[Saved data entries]
******

### src/rtl/guard_pkg.sv
`timescale 1ns/1ps
package guard_pkg;
   // Registers inside the guard's own space
   typedef enum logic [1:0] {
      CFG_RD_MASK = 2'd0,
      CFG_WR_MASK = 2'd1,
      CFG_MODE    = 2'd2,
      CFG_RSVD    = 2'd3
   } cfg_reg_e;
endpackage

### src/rtl/guard_sel_decode.sv
`timescale 1ns/1ps
module guard_sel_decode #(
   parameter int N_PERIPH   = 14,
   parameter bit ONEHOT_SEL = 1'b0,
   localparam int IDX_W     = $clog2(N_PERIPH),
   localparam int SEL_W     = ONEHOT_SEL ? N_PERIPH : IDX_W
) (
   input  logic [SEL_W-1:0] sel,
   output logic             dec_ok,
   output logic [IDX_W-1:0] idx
);
   generate
      if (ONEHOT_SEL) begin : g_onehot
         always_comb begin
            idx = '0;
            for (int i = 0; i < N_PERIPH; i++) begin
               if (sel[i]) idx = idx | IDX_W'(i);
            end
         end
         assign dec_ok = $onehot(sel);
      end else begin : g_index
         assign idx    = sel;
         assign dec_ok = 32'(sel) < N_PERIPH;
      end
   endgenerate
endmodule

******

Work required =>
Among the lines above, return those that contain the string "output".

Answer to this exercise =>
   output logic             dec_ok,
   output logic [IDX_W-1:0] idx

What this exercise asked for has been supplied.